▶ WORK REQUEST
Say how many lines in the following entries include "trial", and add nothing else.
>>>
File: src/rtl/lpmd_queue.sv
// ----------------------------------------------------------------------------
// lpmd_queue
// short result queue between parser and output stage
// ----------------------------------------------------------------------------
`timescale 1ns / 1ps

module lpmd_queue #(
  parameter int unsigned DEPTH = lpmd_pkg::LPMD_QDEPTH
) (
  input  logic                clk,
  input  logic                rst_n,
  input  logic                wr_en,
  input  lpmd_pkg::out_item_t wr_data,
  input  logic                rd_en,
  output lpmd_pkg::out_item_t rd_data,
  output lpmd_pkg::q_stat_t   stat
);
  import lpmd_pkg::*;

  localparam int unsigned PW = $clog2(DEPTH);
  localparam int unsigned CW = $clog2(DEPTH + 1);

  out_item_t       mem [DEPTH];
  logic [PW-1:0]   wp_r, wp_nxt;
  logic [PW-1:0]   rp_r, rp_nxt;
  logic [CW-1:0]   cnt_r, cnt_nxt;
  logic            do_wr, do_rd;

  assign do_wr = wr_en && !stat.full;
  assign do_rd = rd_en && !stat.empty;

  assign stat.full  = (cnt_r == CW'(DEPTH));
  assign stat.empty = (cnt_r == '0);
  assign rd_data    = mem[rp_r];

  always_comb begin
    wp_nxt  = wp_r;
    rp_nxt  = rp_r;
    cnt_nxt = cnt_r;
    if (do_wr) wp_nxt = (wp_r == PW'(DEPTH - 1)) ? '0 : wp_r + PW'(1);
    if (do_rd) rp_nxt = (rp_r == PW'(DEPTH - 1)) ? '0 : rp_r + PW'(1);
    if (do_wr && !do_rd) cnt_nxt = cnt_r + CW'(1);
    else if (do_rd && !do_wr) cnt_nxt = cnt_r - CW'(1);
  end

  always_ff @(posedge clk) begin
    if (do_wr) mem[wp_r] <= wr_data;
  end

  always_ff @(posedge clk) begin
    if (!rst_n) begin
      wp_r  <= '0;
      rp_r  <= '0;
      cnt_r <= '0;
    end else begin
      wp_r  <= wp_nxt;
      rp_r  <= rp_nxt;
      cnt_r <= cnt_nxt;
    end
  end

endmodule

File: src/rtl/lpmd_back.sv
// ----------------------------------------------------------------------------
// lpmd_back
// output register: presents the oldest result and refills from the queue
// ----------------------------------------------------------------------------
`timescale 1ns / 1ps

module lpmd_back (
  input  logic                clk,
  input  logic                rst_n,
  input  lpmd_pkg::out_item_t q_head,
  input  lpmd_pkg::q_stat_t   q_stat,
  output logic                q_pop,
  input  logic                pop,
  output logic                empty,
  output lpmd_pkg::out_item_t out_data
);
  import lpmd_pkg::*;

  logic      vld_r, vld_nxt;
  out_item_t data_r;

  // refill when the register is free or being taken this cycle
  assign q_pop   = !q_stat.empty && (!vld_r || pop);
  assign vld_nxt = q_pop ? 1'b1 : (pop ? 1'b0 : vld_r);

  assign empty    = !vld_r;
  assign out_data = data_r;

  always_ff @(posedge clk) begin
    if (!rst_n) vld_r <= 1'b0;
    else        vld_r <= vld_nxt;
  end

  always_ff @(posedge clk) begin
    if (q_pop) data_r <= q_head;
  end

endmodule
### src/sv/usphm_pkg.sv
// Shared constants and helpers for the uniform sphere / hemisphere mapper.
// No dependencies; used by usphm_sqrt_steps, the mapper and the testbench.
`default_nettype none

package usphm_pkg;

  // Default output fraction bits (Q1.14).
  localparam int FRAC_BITS_DEF = 14;

  // 2*pi in Q3.30 and the Taylor coefficients in Q1.30.
  localparam logic [32:0] TWO_PI_Q30 = 33'd6746518852;
  localparam logic [30:0] Q30_ONE    = 31'd1073741824;
  localparam logic [30:0] HALF_Q30   = 31'd536870912;
  localparam logic [30:0] INV6       = 31'd178956971;
  localparam logic [30:0] INV24      = 31'd44739243;
  localparam logic [30:0] INV120     = 31'd8947849;
  localparam logic [30:0] INV720     = 31'd1491308;
  localparam logic [30:0] INV5040    = 31'd213044;
  localparam logic [30:0] INV40320   = 31'd26631;

  // Square root datapath width (radicand up to 2^32).
  localparam int SQW = 34;

  // Q1.30 product, truncated.
  function automatic logic [30:0] mul30(input logic [30:0] a, input logic [30:0] b);
    logic [61:0] p;
    p = a * b;
    return p[60:30];
  endfunction

endpackage

`default_nettype wire

### src/sv/usphm_sqrt_steps.sv
// A slice of the digit-by-digit integer square root: STEPS result bits,
// starting at bit weight 4^K_HI. Depends on usphm_pkg.
`default_nettype none

module usphm_sqrt_steps #(
  parameter int K_HI  = 16,
  parameter int STEPS = 4
) (
  input  logic [usphm_pkg::SQW-1:0] n_in,
  input  logic [usphm_pkg::SQW-1:0] root_in,
  output logic [usphm_pkg::SQW-1:0] n_out,
  output logic [usphm_pkg::SQW-1:0] root_out
);

  // Try each bit, subtract when it fits.
  always_comb begin
    logic [usphm_pkg::SQW-1:0] n;
    logic [usphm_pkg::SQW-1:0] root;
    logic [usphm_pkg::SQW-1:0] b;
    logic [usphm_pkg::SQW-1:0] trial;
    n    = n_in;
    root = root_in;
    for (int i = 0; i < STEPS; i++) begin
      b     = usphm_pkg::SQW'(1) << (2 * (K_HI - i));
      trial = root + b;
      if (n >= trial) begin
        n    = n - trial;
        root = (root >> 1) + b;
      end else begin
        root = root >> 1;
      end
    end
    n_out    = n;
    root_out = root;
  end

endmodule

`default_nettype wire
<<<
▶ COMPLETED TASK
4